The report, Powering Potential: Increasing Women’s Access to Financial Products and Services, proposes actions to achieve major gains for both gender equality and market returns. By focusing on the financial sector, this report builds upon the approach used in the publication released last year, “Return on Equality,” to scale up the private, public and social sectors’ involvement in advancing the United Nations’ Sustainable Development Goal 5: “Achieve gender equality and empower all women and girls.”
“By clearing the way for women to become fully engaged as financial actors, we have the opportunity to improve the lives of women and dramatically expand the market for financial products and services,” said Heidi DuBois, Global Head of Philanthropy and Corporate Social Responsibility at BNY Mellon. “Our hope is that financial services providers will design and market more products and services that fuel women’s economic participation, giving investors more options to invest with a gender-lens.”
Expanding women’s access to financial services and products would be a boost to financial service firms and the global economy. Conservative estimates in the retail banking, investment and insurance sectors show that closing the financial gender gap could:
- Unlock $40 billion in annual global revenue in retail banking product access;
- Unlock $290 billion in annual global revenue in life insurance access; and
- Enable financial services firms to grow their share of $100 billion to $120 billion in annual revenue that women currently contribute to the retail investment market.
According to the report, when women control financial assets, they are often more likely than men to invest in the health, education and well-being of their families, suggesting significant benefits of financial inclusion to society as a whole and future generations.
“Economically empowering women provides an undeniable return on investment: markets grow, women thrive and families and communities are stronger. Closing the gender gap in access to financial products and services is an opportunity and obligation we can’t ignore any longer. If we want a better future, it starts with gender equality,” said Kathy Calvin, President and Chief Executive Officer of the United Nations Foundation.
Women influence or control roughly 25 to 30 percent of global wealth – or more than $20 trillion in assets. However, women still only have 77 percent of the access to fundamental financial services that men do, such as checking and savings; payments; credit, loans and capital; insurance; and investment.
The report reveals that women access and use financial products and services at lower rates than men for three primary reasons: There are fewer products on the market that meet women’s needs; the products that do exist tend not to be effectively marketed or delivered to women; and societal and structural barriers often impede women’s ability to be financial actors.
Actors from across the private, public and social sectors can take actions to overcome barriers to women’s financial equality, including:
Private Sector – Innovate approaches to reach more women customers and steer capital to companies whose products and services promote women’s financial inclusion and empowerment.
Public Sector – Eliminate legal restrictions and private sector discrimination in access to and use of financial products and services, such as housing loans that prevent women’s full engagement as financial actors.

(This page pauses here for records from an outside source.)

## src/rtl/phy_tx_serdes_n_if.sv

```systemverilog
// Lane-side bundle of the parallel-to-serial PHY transmitter.
// The master drives lane words and idle requests, and the slave returns the serial line and framing status.
interface phy_tx_serdes_n_if #(
    parameter int N_LANES = 4,
    parameter int W       = 8
);
    logic                         idle_req;
    logic [N_LANES-1:0]           valid_in;
    logic [N_LANES*W-1:0]         data_in;
    logic                         frame_strobe;
    logic [$clog2(N_LANES)-1:0]   slot_idx;
    logic                         tx_active;
    logic                         serial_out;

    modport master (
        output idle_req, valid_in, data_in,
        input  frame_strobe, slot_idx, tx_active, serial_out
    );

    modport slave (
        input  idle_req, valid_in, data_in,
        output frame_strobe, slot_idx, tx_active, serial_out
    );
endinterface

```

## src/rtl/phy_tx_serdes_n.sv

```systemverilog
// Round-robin serialiser of N_LANES W-bit lanes onto one bit line, with a COM sync preamble after reset.
// Lane i of a sampled frame appears i*W+1 cycles after the strobe edge. There is no backpressure: the inputs are sampled only at frame_strobe.
module phy_tx_serdes_n #(
    parameter int           N_LANES     = 4,
    parameter int           W           = 8,
    parameter logic [W-1:0] COM_SYM     = 'hBC,
    parameter logic [W-1:0] IDLE_SYM    = 'h7C,
    parameter int           SYNC_FRAMES = 2,
    parameter bit           MSB_FIRST   = 1'b1
) (
    input  logic               clk_fast,
    input  logic               rst,
    phy_tx_serdes_n_if.slave   tx
);
    localparam int SW = $clog2(N_LANES);
    localparam int BW = $clog2(W);
    localparam int CW = $clog2(SYNC_FRAMES + 1);

    localparam logic [BW-1:0] BIT_LAST  = BW'(W - 1);
    localparam logic [SW-1:0] SLOT_LAST = SW'(N_LANES - 1);
    localparam logic [CW-1:0] SYNC_LAST = CW'(SYNC_FRAMES);

    typedef enum logic {ST_SYNC = 1'b0, ST_RUN = 1'b1} state_t;

    state_t             state;
    state_t             state_nxt;
    logic [BW-1:0]      bit_cnt;
    logic [SW-1:0]      slot;
    logic [SW-1:0]      slot_nxt;
    logic [CW-1:0]      sync_cnt;
    logic [W-1:0]       shreg;
    logic [W-1:0]       cap_dat [N_LANES];
    logic [N_LANES-1:0] cap_vld;

    logic               word_end;
    logic               strobe;
    logic               run_sel;
    logic               lane_vld;
    logic [W-1:0]       lane_dat;
    logic [W-1:0]       word_nxt;

    assign word_end = (bit_cnt == BIT_LAST);
    assign strobe   = rst & word_end & (slot == SLOT_LAST);
    assign slot_nxt = slot + 1'b1;

    always_ff @(posedge clk_fast) begin
        if (!rst) state <= ST_SYNC;
        else      state <= state_nxt;
    end

    // run_sel lets the RUN-entry edge already load lane data for slot 0.
    always_comb begin
        state_nxt = state;
        run_sel   = (state == ST_RUN);
        if (state == ST_SYNC && strobe && sync_cnt == SYNC_LAST) begin
            state_nxt = ST_RUN;
            run_sel   = 1'b1;
        end
    end

    // Slot 0 bypasses the capture registers so frames run back to back.
    always_comb begin
        lane_dat = cap_dat[slot_nxt];
        lane_vld = cap_vld[slot_nxt];
        if (strobe) begin
            lane_dat = tx.data_in[W-1:0];
            lane_vld = tx.valid_in[0];
        end
        if (!run_sel)                     word_nxt = COM_SYM;
        else if (tx.idle_req || !lane_vld) word_nxt = IDLE_SYM;
        else                              word_nxt = lane_dat;
    end

    always_ff @(posedge clk_fast) begin
        if (!rst) begin
            bit_cnt  <= BIT_LAST;
            slot     <= SLOT_LAST;
            sync_cnt <= '0;
            shreg    <= '0;
            cap_vld  <= '0;
            for (int i = 0; i < N_LANES; i++) cap_dat[i] <= '0;
        end else begin
            bit_cnt <= word_end ? '0 : bit_cnt + 1'b1;
            if (word_end) begin
                slot  <= slot_nxt;
                shreg <= word_nxt;
            end else if (MSB_FIRST) begin
                shreg <= {shreg[W-2:0], 1'b0};
            end else begin
                shreg <= {1'b0, shreg[W-1:1]};
            end
            if (strobe) begin
                if (state == ST_SYNC && sync_cnt != SYNC_LAST) sync_cnt <= sync_cnt + 1'b1;
                for (int i = 1; i < N_LANES; i++) begin
                    cap_dat[i] <= tx.data_in[i*W +: W];
                    cap_vld[i] <= tx.valid_in[i];
                end
            end
        end
    end

    assign tx.serial_out   = MSB_FIRST ? shreg[W-1] : shreg[0];
    assign tx.frame_strobe = strobe;
    assign tx.slot_idx     = slot;
    assign tx.tx_active    = (state == ST_RUN);
endmodule

```

## src/flat_wrapper.sv

```systemverilog
// flat-port wrapper written by rule: the top's interface ports become plain ports
module phy_tx_serdes_n_flat 
#(
    parameter int           N_LANES     = 4,
    parameter int           W           = 8,
    parameter logic [W-1:0] COM_SYM     = 'hBC,
    parameter logic [W-1:0] IDLE_SYM    = 'h7C,
    parameter int           SYNC_FRAMES = 2,
    parameter bit           MSB_FIRST   = 1'b1
)
  (clk_fast, rst, tx_idle_req, tx_valid_in, tx_data_in, tx_frame_strobe, tx_slot_idx, tx_tx_active, tx_serial_out);
  phy_tx_serdes_n_if #(.N_LANES(N_LANES), .W(W)) tx_i ();
  input  logic clk_fast;
  input  logic rst;
  input wire logic [$bits(tx_i.idle_req)-1:0] tx_idle_req;
  input wire logic [$bits(tx_i.valid_in)-1:0] tx_valid_in;
  input wire logic [$bits(tx_i.data_in)-1:0] tx_data_in;
  output wire logic [$bits(tx_i.frame_strobe)-1:0] tx_frame_strobe;
  output wire logic [$bits(tx_i.slot_idx)-1:0] tx_slot_idx;
  output wire logic [$bits(tx_i.tx_active)-1:0] tx_tx_active;
  output wire logic [$bits(tx_i.serial_out)-1:0] tx_serial_out;
  assign tx_i.idle_req = tx_idle_req;
  assign tx_i.valid_in = tx_valid_in;
  assign tx_i.data_in = tx_data_in;
  assign tx_frame_strobe = tx_i.frame_strobe;
  assign tx_slot_idx = tx_i.slot_idx;
  assign tx_tx_active = tx_i.tx_active;
  assign tx_serial_out = tx_i.serial_out;
  phy_tx_serdes_n #(.N_LANES(N_LANES), .W(W), .COM_SYM(COM_SYM), .IDLE_SYM(IDLE_SYM), .SYNC_FRAMES(SYNC_FRAMES), .MSB_FIRST(MSB_FIRST)) u_core (.clk_fast(clk_fast), .rst(rst), .tx(tx_i));
endmodule
```

## config.mk

```make
export PLATFORM = sky130hd
export DESIGN_NAME = phy_tx_serdes_n_flat
export DESIGN_NICKNAME = d
export VERILOG_FILES = /design/src/rtl/phy_tx_serdes_n_if.sv /design/src/rtl/phy_tx_serdes_n.sv /design/src/flat_wrapper.sv
export SDC_FILE = /design/constraint.sdc
export NUM_CORES = 1
export LEC_CHECK = 0
export BUFFER_PORTS_ARGS = -buffer_cell sky130_fd_sc_hd__buf_4
export CORE_ASPECT_RATIO = 1.25
export CORE_MARGIN = 3
export CORE_UTILIZATION = 57
export DETAILED_ROUTE_END_ITERATION = 8
export MAX_ROUTING_LAYER = met4
export PLACE_DENSITY_LB_ADDON = 0.12
export SYNTH_ARGS = -nofsm -noshare
export SYNTH_HDL_FRONTEND = slang
export SYNTH_SLANG_ARGS = --single-unit
```

## constraint.sdc

```tcl
create_clock -name clk_fast -period 3 [get_ports clk_fast]
set_input_delay 0.3 -clock clk_fast [delete_from_list [all_inputs] [get_ports clk_fast]]
set_output_delay 0.3 -clock clk_fast [all_outputs]
set_load 0.02 [all_outputs]
```

# [Yosys cells after proc, flatten, opt, wreduce, memory -nomap -nowiden]
# Memories as Yosys holds them, arrays and structs flattened.
# Cells that the tools add are included.
[classes] reduce_logical=7 n_lt_le_gt_ge=1 n_eq_ne=4 n_bitwise=9 addsub=3 mux=16
[ops] op="$mux W8" count=7
[ops] op="$mux W1" count=7
[ops] op="$add A2 B1 Y2 const B" count=2
[ops] op="$eq A2 B2 Y1 const B" count=2
[ops] op="$not A1 Y1" count=4
[ops] op="$reduce_or A4 Y1" count=1
[ops] op="$add A3 B1 Y3 const B" count=1
[ops] op="$eq A3 B3 Y1 const B" count=1
[ops] op="$logic_and A1 B1 Y1" count=3
[ops] op="$lt A2 B3 Y1 const B" count=1
[ops] op="$mux W3" count=1
[ops] op="$or A1 B1 Y1" count=3
[ops] op="$and A1 B1 Y1" count=2
[ops] op="$bmux W1 S2" count=1
[ops] op="$ne A2 B2 Y1 const B" count=1
[ops] op="$reduce_and A2 Y1" count=1
[ops] op="$logic_not A1 Y1" count=1
[ops] op="$logic_or A1 B1 Y1" count=1
[totals] output_inout_bits=5 input_bits=39 regBits=19 n_memories=1 mem_bits_rw=32 wordCells=48
[memory_table] memory="u_core.cap_dat" words=4 word_bits=8 rd=1 rd_clocked_by_memory_dff=0 wr=4 line="phy_tx_serdes_n.sv:32" rtl="logic [W-1:0] cap_dat [N_LANES];"

# [Longest topological paths before layout]
[depth] word_depth=9 depth_mapped=8

# [Worst setup path before layout]
# Ideal clock, no wire load.
[synth_timing] path_kind="reg-to-reg" start="register u_core.slot[0] (netlist: u_core.tx.slot_idx[0])" end="register u_core.shreg[0]" path_stages_with_launch=6 setup_slack_ns=1.074 required_ns=2.939 path_buffers=0 arrival_time_ns=1.866 path_cell_list="dfxtp_1 -> ha_1 -> nor2_2 -> a22oi_2 -> a2111oi_4 -> o2111a_1"
[synth_via] elab_chain_cells=7 elab_cells_between_ends=15
[synth_rtl] element="start: declaration" line="phy_tx_serdes_n.sv:28" rtl="logic [SW-1:0] slot;"
[synth_rtl] element="start signal: assignment" line="phy_tx_serdes_n.sv:85" rtl="slot <= slot_nxt;"
[synth_rtl] element="$add A2 B1 Y2 *" line="phy_tx_serdes_n.sv:44" rtl="assign slot_nxt = slot + 1'b1;"
[synth_rtl] element="net u_core.slot_nxt[1]" line="phy_tx_serdes_n.sv:29" rtl="logic [SW-1:0] slot_nxt;"
[synth_rtl] element="$bmux W1 S2" line="phy_tx_serdes_n.sv:64" rtl="lane_vld = cap_vld[slot_nxt];"
[synth_rtl] element="$mux W1 (implied by the code)" line="phy_tx_serdes_n.sv:64"
[synth_rtl] element="$mux W1" line="phy_tx_serdes_n.sv:65" rtl="if (strobe) begin"
[synth_rtl] element="$logic_not A1 Y1" line="phy_tx_serdes_n.sv:70" rtl="else if (tx.idle_req || !lane_vld) word_nxt = IDLE_SYM;"
[synth_rtl] element="$logic_or A1 B1 Y1" line="phy_tx_serdes_n.sv:70"
[synth_rtl] element="$reduce_or A4 Y1 (no source line)"
[synth_rtl] element="end signal: assignment" line="phy_tx_serdes_n.sv:86" rtl="shreg <= word_nxt;"
[synth_rtl] element="end signal: assignment" line="phy_tx_serdes_n.sv:88" rtl="shreg <= {shreg[W-2:0], 1'b0};"
[synth_rtl] element="end signal: assignment" line="phy_tx_serdes_n.sv:90" rtl="shreg <= {1'b0, shreg[W-1:1]};"
[synth_rtl] element="end: declaration" line="phy_tx_serdes_n.sv:31" rtl="logic [W-1:0] shreg;"
# The timed path passes the listed nets; every way through them passes the cells marked *. The select of a mux whose other input is x is not followed.
# A chain may end at the register's enable or synchronous reset.

# [Final worst setup path]
[layout_timing] start="register u_core.bit_cnt[0]" end="output tx_frame_strobe"
[layout_via] elab_chain_cells=3
[layout_rtl] element="start: declaration" line="phy_tx_serdes_n.sv:27" rtl="logic [BW-1:0] bit_cnt;"
[layout_rtl] element="start signal: assignment" line="phy_tx_serdes_n.sv:83" rtl="bit_cnt <= word_end ? '0 : bit_cnt + 1'b1;"
[layout_rtl] element="$eq A3 B3 Y1" line="phy_tx_serdes_n.sv:42" rtl="assign word_end = (bit_cnt == BIT_LAST);"
[layout_rtl] element="$and A1 B1 Y1 (2 in series)" line="phy_tx_serdes_n.sv:43" rtl="assign strobe = rst & word_end & (slot == SLOT_LAST);"
[layout_rtl] element="end: declaration" line="flat_wrapper.sv:18" rtl="output wire logic [$bits(tx_i.frame_strobe)-1:0] tx_frame_strobe;"
# No other way between the ends.

==> metrics.txt <==
run status=finished, final reports clean; max-slew violations=0; CP bufs+invs=2; Hold Crit Class=primary input to flip-flop; worst hold path depth=3; Seq pwr share=0.504; CTS root buf=clkbuf_4; CP endpoint=tx_frame_strobe; CTS sink count=43; first drt pass iteration count=6; CP Launch Type=flip-flop; cell depth of the worst flop-to-flop path=6; PwrDens=roughly 700 nW/µm²; # DRC=0; Reg2Reg Capture Point=u_core.shreg[7]; crit-path max FO=32; skew final=0.00625 ns; commonest non-fill, non-tap cell in the layout=buf_4; Slew HR=0.610; Max-cap violations=0; synthesized area=about 1900 µm²; initial antenna violation count=0; DPL Wire Length=~2800 µm; H-tree depth=2; largest net degree at the start of global routing=33; FP Rows=22; Seq/Total Area, Yosys=0.579; slowest stage delay, CP=approximately 0.44 ns; crit path kind=flip-flop to output pin; Final ANT Viol Nets=0; CP required=~2.7 ns; leakage=roughly 0.97 nW; layout cells sized above 1=0.271; fmax=a little under 400 MHz; GPL Wtd Cong=0.855; Worst R2R Setup Slack=about 0.66 ns; number of enable flip-flop cells after synthesis=24; Psw=slightly above 0.5 mW; diode count=0; CTS Buf Count=5; worst setup path startpoint=u_core.bit_cnt[0]; DP Area=between 2000 and 2500 µm²; critical path depth in cells=5; fraction of registers with async set/reset=0; Total Routing Usage GR=0.207; flops & latches, synth=43; Core ar.=3060 µm²; vias=1381; Port Buffer Count=43; Final Critical Period=2.59 ns; Comb power frac=0.336; drt wl/cell=16.0 µm; Max VDD drop=482 µV; final-report hold violation count=0; RSZ-0062 raised after global routing=no; syn avg cell area=11.9 µm²; post-CTS sizing=0; grt peak-use layer=met2; Clock power frac=0.160; worst-path cell with the longest stage delay=inv_2; net count after synthesis=just over 200; fin nets=about 250; crit path DAT=approximately 2.3 ns; Worst path top cell family by delay=buffers and inverters; met2 Resource Use GR=0.338; most used cell, CP=ha_1; met3 Use GR=0.0529; DRT iter0 DRCs=64; CTS tree=yes; Die W=between 50 and 60 µm; die area=about 4000 µm²; Syn Inst Count=between 150 and 200; top-level port count=44; vias per cell=about 5.8; clock latency on the worst-skew pair=approximately 0.34 ns; final instance area=between 2000 and 2500 µm²; cells along the critical path=ha_1 > ha_1 > nand3_1 > inv_2 > buf_4; global route total overflow=0; commonest cells after routing, fill and taps aside=buf_4 (45), and2_1 (26), edfxtp_1 (24); # setup viols final=0; vias in the first global route=between 1000 and 1500; Min-Delay Startpoint=tx_valid_in[1]; Clock transition at path regs=0.11 ns; Int Pwr=about 1.1 mW; yosys warns=0; Initial Util=0.622; Distinct cells, synth=37; crit share post-route=0.863; Sw Share=0.324; met1 Track Usage GR=0.236; first-pass GRT wire length=~6200 µm; setup_tns=0 ns; ys flop type=edfxtp_1; Max Root-Sink Buffers=2; Die H=between 70 and 80 µm; WL final=between 3000 and 4000 µm; Worst-Margin Slew=approximately 0.57 ns; hold_buf cts=0; FF-to-FF Start=u_core.bit_cnt[0]; setup bufs post-CTS=0; Crit. End Element=output pin; Area Overhead vs Synth=20.7%
[cells by family after synthesis]
kind of cell / Yosys count / synth area share
simple gates: 48 / 0.140
flops: 43 / 0.579
compound gates: 40 / 0.161
buf+inv: 13 / 0.0270
mux: 10 / 0.0579
fa+ha+maj: 4 / 0.0263
xor+xnor: 2 / 0.00921
[final cells by class]
cell class | count | area (µm²)
tap | 36 | 45.0
clock buffer | 5 | 37.5
inverter | 4 | 15.0
multi-input combinational | 104 | 749
timing repair buffer | 45 | 338
fill | 221 | 761
sequential | 43 | 1100
clock inverter | 2 | 8.76
[per-stage QoR]
stage | hold WS (ns) | util | total power [mW] | setup WS, ns | std cells
global placement | 0.436 | 0.736 | 1.33 | 0.819 | 232
CTS | 0.203 | 0.751 | 1.61 | 0.408 | 239
global route | 0.197 | 0.751 | 1.71 | 0.168 | 239
finish | 0.208 | 0.751 | 1.60 | 0.411 | 239
floorplan | 0.418 | - | 1.19 | 1.07 | 160
detailed placement | 0.459 | 0.736 | 1.36 | 0.682 | 232
[metal layers]
metal / wire (µm) / part of all wire / vias to the layer above
li1: - / - / 667
met1: 1430 / 0.37 / 641
met2: 2040 / 0.54 / 61
met3: 248 / 0.065 / 12
met4: 101 / 0.026 / 0
met5: 0 / 0 / -
[power by group through the flow]
stage               clock (mW)  sequential, mW  combinational (mW)
floorplan                    0           0.827               0.362
global placement             0           0.813               0.519
detailed placement           0           0.822               0.537
CTS                      0.260           0.808               0.541
global route             0.293           0.819               0.596
finish                   0.257           0.807               0.538
[synthesized netlist by cell type, types with 2 or more instances]
library cell / count / area, µm²
a21boi_0: 3 / 22.5
a21oi_1: 7 / 35.0
a221o_1: 6 / 60.1
and2_1: 26 / 163
and3_1: 2 / 12.5
buf_2: 2 / 10.0
clkbuf_1: 7 / 26.3
dfxtp_1: 19 / 380
edfxtp_1: 24 / 721
ha_1: 4 / 50.1
inv_1: 3 / 11.3
mux2_1: 8 / 90.1
mux2i_1: 2 / 20.0
nand2_1: 11 / 41.3
nand2b_1: 2 / 12.5
nor2_1: 2 / 7.51
o21ai_0: 11 / 55.1
xnor2_1: 2 / 17.5
[state kept, by name, indices dropped and copies added, names as in the netlist]
signal and cells:
u_core.shreg 8, u_core.tx.slot_idx 2, u_core.bit_cnt 3, u_core.cap_dat 24
u_core.tx.tx_active 1, u_core.cap_vld 3, u_core.sync_cnt 2
[worst register-to-register path, stage by stage (launching register included)]
cell	delay [ns]
dfxtp_1	0.35
ha_1	0.15
ha_1	0.40
nand3_1	0.38
inv_2	0.45
a2111oi_0	0.17
o31a_1	0.35
[how the worst min path moves through the flow]
stage,to
finish,u_core.cap_vld[1]
global route,u_core.cap_dat[2][5]
CTS,u_core.cap_vld[1]
detailed placement,u_core.bit_cnt[0]
global placement,u_core.bit_cnt[0]
floorplan,u_core.bit_cnt[0]
No activity file was read; power rests on OpenSTA's default activity.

Social Sector – Orchestrate partnerships across sectors toward common goals for women’s financial inclusion; identify and evaluate service firms, products and policies most effective in advancing gender equality.
In addition, the report shows that digital innovations present transformative opportunities for equality, enabling previously excluded populations of women to access financial services.
Achieving the unrealized full social and economic gains of women’s financial access will require long-term commitments from financial institutions, investors, NGOs and governments.
As women around the world continue to exercise their full potential as independent and empowered financial agents, society overall will increasingly see improvements in health and educational outcomes, expansions in entrepreneurship and greater overall financial security – all key ingredients to global economic growth and sustainable development.